Можно предположить, что у обоих свидетелей был биографический изъян, которым воспользовались для угроз: девушка была еврейкой или полуеврейкой и, судя по всему, происходила из неблагополучной семьи; парень носил немецкую фамилию, имел немецкое отчество, хотя говорил, что его отец эстонец. Дальнейшая судьба свидетельницы была горестной, она неудачно вышла замуж, потеряла ребёнка и скончалась психически больной. Бывший фронтовик стал заведующим кафедрой латинского языка в медицинском институте.

Могли ли эти свидетели что-нибудь сделать, допустим, предупредить тех, на кого они показывали, что им грозит арест? Но им скорее всего разъяснили, что «следствию всё известно» и если они не хотят помочь разоблачению врагов народа, значит, они их пособники. С них взяли подписку о «неразглашении». Свидетелями правил страх. Они могли маскировать его перед самим собой, сказав себе: кто его знает, может, дело куда серьёзнее, чем мы думаем; органам виднее. В конце концов, нет дыма без огня. Они могли сказать себе: что изменится от этих показаний? А если я откажусь, меня арестуют. И что изменится, если я их предупрежу? Пре­дупреждай, не предупреждай, эти двое всё равно пропали.

Нечего и говорить о том, что «свидетельские показания» в этих делах – не более чем декорация. Истинным сырьём для этой промышленности служит то, что ещё в прошлом веке (не будем забывать о том, что наше отечество - страна со старыми и прочными традициями политического сыска) получило название агентурных сведений. Эти сведения, соб­ст­венно, и предопределяют всё дальнейшее. Краеугольный камень дознания – донос. Но имена провокаторов не подлежат оглашению даже в таком сугубо секретном документе, как следственное дело. Доносы в дело не подшиваются. Они – принадлежность другого досье, так называемого оперативного дела, 206-я статья на него не распространяется. Не может быть и намёка на существование оперативных дел. О них ничего не говорилось даже в самых смелых публикациях начала 90-х годов. То, что удалось частично разоблачить, что показывали журналистам и род­ственникам погибших, - были только следственные дела. Вот почему никто так и не узнал, кто погубил Бабеля.

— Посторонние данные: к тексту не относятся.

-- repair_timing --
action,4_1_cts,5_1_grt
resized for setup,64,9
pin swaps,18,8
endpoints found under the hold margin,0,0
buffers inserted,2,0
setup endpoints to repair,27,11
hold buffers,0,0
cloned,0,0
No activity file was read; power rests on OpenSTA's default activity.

Словом, имя Всеволода Колесникова в моём деле отсутствова­ло. Се­вы как бы вовсе не существовало, и предполагалось, что я вёл антисоветские разговоры и клеветал на «одного из руководителей Советского государства» не с Севой и не в его присутствии, а с кем-то другим или с самим собою. «Следствию известно, что...» Предполагалось, что, изобличённый, я в своих преступлениях сознался сам.

Дела давно минувших дней. Что стало с Колесниковым? Окончив институт, он был направлен для важной секретной работы за границу. Должно быть, теперь он уже генерал. Вероятно, на почётной пенсии. Может быть, тоже проводит каникулы в Южном Тироле. Вряд ли он прочтёт когда-нибудь эту статью.